The problem> The reply to the records below should contain exactly the lines from the line with "This design comes" through the line with "nst = ~w2 ?", and nothing besides.

:: Data provided ::

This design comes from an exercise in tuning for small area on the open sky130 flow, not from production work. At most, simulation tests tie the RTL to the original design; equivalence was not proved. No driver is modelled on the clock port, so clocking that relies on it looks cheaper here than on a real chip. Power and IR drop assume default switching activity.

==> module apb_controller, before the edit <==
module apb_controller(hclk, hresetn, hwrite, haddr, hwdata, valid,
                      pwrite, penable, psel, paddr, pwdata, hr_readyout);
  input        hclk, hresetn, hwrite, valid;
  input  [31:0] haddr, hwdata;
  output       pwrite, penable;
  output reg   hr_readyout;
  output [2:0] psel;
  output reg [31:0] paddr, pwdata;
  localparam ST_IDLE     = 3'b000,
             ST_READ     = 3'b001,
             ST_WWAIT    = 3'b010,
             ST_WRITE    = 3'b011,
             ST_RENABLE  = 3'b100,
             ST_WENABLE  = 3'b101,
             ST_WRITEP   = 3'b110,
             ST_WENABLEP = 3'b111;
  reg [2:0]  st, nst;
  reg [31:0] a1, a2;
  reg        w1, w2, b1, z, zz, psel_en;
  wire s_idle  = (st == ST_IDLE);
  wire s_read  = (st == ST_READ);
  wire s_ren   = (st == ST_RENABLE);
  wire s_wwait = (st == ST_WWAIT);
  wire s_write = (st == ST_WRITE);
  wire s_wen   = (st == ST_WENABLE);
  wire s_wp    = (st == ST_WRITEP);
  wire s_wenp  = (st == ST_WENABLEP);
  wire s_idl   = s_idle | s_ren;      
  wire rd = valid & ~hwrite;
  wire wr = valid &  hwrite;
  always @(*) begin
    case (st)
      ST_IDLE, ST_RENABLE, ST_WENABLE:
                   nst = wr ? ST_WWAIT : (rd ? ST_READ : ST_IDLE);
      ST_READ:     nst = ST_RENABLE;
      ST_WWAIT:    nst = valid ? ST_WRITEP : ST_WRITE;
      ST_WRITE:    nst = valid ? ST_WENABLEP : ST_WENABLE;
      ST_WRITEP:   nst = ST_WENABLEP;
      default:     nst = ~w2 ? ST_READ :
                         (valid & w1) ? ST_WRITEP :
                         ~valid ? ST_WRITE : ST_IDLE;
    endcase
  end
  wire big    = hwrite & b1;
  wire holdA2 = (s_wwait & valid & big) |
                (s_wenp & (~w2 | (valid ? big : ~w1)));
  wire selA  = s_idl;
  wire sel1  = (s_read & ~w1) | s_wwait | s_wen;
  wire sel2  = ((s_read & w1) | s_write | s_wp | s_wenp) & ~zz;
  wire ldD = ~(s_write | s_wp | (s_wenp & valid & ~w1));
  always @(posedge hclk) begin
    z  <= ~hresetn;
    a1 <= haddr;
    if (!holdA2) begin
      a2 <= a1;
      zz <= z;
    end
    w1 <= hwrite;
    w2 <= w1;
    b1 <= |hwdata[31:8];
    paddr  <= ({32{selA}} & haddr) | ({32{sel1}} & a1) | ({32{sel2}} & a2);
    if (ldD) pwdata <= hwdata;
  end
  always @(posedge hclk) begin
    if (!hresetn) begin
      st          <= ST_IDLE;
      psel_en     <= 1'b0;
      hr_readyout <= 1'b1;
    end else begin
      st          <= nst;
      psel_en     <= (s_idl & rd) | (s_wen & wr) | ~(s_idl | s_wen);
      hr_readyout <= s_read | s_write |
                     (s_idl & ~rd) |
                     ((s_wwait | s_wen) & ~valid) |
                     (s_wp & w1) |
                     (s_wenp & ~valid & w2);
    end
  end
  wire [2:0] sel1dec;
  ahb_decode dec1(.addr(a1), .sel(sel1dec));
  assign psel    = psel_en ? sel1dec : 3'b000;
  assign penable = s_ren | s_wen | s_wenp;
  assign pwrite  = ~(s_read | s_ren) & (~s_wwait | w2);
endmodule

:::
:: Data provided ::

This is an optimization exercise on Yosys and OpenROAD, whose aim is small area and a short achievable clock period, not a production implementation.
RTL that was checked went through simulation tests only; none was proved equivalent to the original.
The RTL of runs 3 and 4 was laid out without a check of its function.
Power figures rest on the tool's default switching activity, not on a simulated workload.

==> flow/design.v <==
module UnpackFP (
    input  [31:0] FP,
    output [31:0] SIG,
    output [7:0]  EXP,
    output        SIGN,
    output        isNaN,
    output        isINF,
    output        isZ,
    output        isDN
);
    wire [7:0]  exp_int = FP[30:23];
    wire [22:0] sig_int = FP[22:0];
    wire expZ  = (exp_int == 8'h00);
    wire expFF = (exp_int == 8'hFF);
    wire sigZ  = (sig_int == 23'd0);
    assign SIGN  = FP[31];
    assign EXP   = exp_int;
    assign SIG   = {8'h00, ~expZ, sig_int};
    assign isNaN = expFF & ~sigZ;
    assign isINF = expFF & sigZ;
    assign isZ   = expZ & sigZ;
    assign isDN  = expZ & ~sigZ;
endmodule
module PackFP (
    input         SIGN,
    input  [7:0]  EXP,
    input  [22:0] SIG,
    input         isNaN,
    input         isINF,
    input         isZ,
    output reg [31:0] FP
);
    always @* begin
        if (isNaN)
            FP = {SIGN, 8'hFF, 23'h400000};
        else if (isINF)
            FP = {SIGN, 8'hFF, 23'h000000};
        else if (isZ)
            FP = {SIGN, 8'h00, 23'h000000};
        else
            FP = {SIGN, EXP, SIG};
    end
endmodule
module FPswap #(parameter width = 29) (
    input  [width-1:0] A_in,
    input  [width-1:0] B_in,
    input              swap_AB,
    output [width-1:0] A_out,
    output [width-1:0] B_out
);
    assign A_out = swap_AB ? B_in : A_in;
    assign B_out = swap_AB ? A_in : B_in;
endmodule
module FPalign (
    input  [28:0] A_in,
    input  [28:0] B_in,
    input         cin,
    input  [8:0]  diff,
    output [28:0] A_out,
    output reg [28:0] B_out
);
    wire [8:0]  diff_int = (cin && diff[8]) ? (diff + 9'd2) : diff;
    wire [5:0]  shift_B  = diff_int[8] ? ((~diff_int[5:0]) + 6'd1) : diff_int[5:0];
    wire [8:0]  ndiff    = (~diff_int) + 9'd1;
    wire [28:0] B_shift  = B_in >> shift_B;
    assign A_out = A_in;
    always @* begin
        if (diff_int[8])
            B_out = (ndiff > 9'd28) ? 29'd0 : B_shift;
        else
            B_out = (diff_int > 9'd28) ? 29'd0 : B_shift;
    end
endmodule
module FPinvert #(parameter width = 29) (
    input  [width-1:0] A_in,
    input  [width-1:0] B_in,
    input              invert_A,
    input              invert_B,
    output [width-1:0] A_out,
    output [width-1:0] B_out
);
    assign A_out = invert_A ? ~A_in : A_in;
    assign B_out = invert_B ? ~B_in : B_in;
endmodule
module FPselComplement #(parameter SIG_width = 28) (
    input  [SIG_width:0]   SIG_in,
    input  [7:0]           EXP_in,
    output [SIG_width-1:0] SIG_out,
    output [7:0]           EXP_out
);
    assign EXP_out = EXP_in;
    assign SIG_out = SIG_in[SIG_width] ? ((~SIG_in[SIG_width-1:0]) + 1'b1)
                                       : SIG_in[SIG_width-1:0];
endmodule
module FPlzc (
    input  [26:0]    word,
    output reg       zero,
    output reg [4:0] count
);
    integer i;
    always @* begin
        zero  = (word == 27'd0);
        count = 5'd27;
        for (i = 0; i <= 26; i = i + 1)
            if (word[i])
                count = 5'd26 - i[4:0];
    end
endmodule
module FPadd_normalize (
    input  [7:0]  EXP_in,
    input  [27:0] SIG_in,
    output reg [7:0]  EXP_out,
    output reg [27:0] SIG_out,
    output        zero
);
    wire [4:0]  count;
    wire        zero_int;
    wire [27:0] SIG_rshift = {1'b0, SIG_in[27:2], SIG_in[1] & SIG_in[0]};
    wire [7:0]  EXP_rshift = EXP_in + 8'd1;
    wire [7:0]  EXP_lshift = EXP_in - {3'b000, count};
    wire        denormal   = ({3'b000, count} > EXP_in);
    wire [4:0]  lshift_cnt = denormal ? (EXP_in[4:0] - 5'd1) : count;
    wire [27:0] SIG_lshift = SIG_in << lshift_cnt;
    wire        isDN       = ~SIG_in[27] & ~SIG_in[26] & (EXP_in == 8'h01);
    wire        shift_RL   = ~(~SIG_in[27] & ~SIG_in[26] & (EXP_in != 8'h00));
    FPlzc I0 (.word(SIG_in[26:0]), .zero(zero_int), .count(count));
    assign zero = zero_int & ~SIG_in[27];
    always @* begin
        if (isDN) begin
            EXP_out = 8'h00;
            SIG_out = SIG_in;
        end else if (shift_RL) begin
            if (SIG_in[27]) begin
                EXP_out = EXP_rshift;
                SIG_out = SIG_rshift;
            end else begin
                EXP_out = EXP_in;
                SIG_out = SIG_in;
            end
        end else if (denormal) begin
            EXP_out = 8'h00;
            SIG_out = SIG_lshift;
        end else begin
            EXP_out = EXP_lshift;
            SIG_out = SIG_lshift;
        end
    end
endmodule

:::

Task solution>
This design comes from an exercise in tuning for small area on the open sky130 flow, not from production work. At most, simulation tests tie the RTL to the original design; equivalence was not proved. No driver is modelled on the clock port, so clocking that relies on it looks cheaper here than on a real chip. Power and IR drop assume default switching activity.

==> module apb_controller, before the edit <==
module apb_controller(hclk, hresetn, hwrite, haddr, hwdata, valid,
                      pwrite, penable, psel, paddr, pwdata, hr_readyout);
  input        hclk, hresetn, hwrite, valid;
  input  [31:0] haddr, hwdata;
  output       pwrite, penable;
  output reg   hr_readyout;
  output [2:0] psel;
  output reg [31:0] paddr, pwdata;
  localparam ST_IDLE     = 3'b000,
             ST_READ     = 3'b001,
             ST_WWAIT    = 3'b010,
             ST_WRITE    = 3'b011,
             ST_RENABLE  = 3'b100,
             ST_WENABLE  = 3'b101,
             ST_WRITEP   = 3'b110,
             ST_WENABLEP = 3'b111;
  reg [2:0]  st, nst;
  reg [31:0] a1, a2;
  reg        w1, w2, b1, z, zz, psel_en;
  wire s_idle  = (st == ST_IDLE);
  wire s_read  = (st == ST_READ);
  wire s_ren   = (st == ST_RENABLE);
  wire s_wwait = (st == ST_WWAIT);
  wire s_write = (st == ST_WRITE);
  wire s_wen   = (st == ST_WENABLE);
  wire s_wp    = (st == ST_WRITEP);
  wire s_wenp  = (st == ST_WENABLEP);
  wire s_idl   = s_idle | s_ren;      
  wire rd = valid & ~hwrite;
  wire wr = valid &  hwrite;
  always @(*) begin
    case (st)
      ST_IDLE, ST_RENABLE, ST_WENABLE:
                   nst = wr ? ST_WWAIT : (rd ? ST_READ : ST_IDLE);
      ST_READ:     nst = ST_RENABLE;
      ST_WWAIT:    nst = valid ? ST_WRITEP : ST_WRITE;
      ST_WRITE:    nst = valid ? ST_WENABLEP : ST_WENABLE;
      ST_WRITEP:   nst = ST_WENABLEP;
      default:     nst = ~w2 ? ST_READ :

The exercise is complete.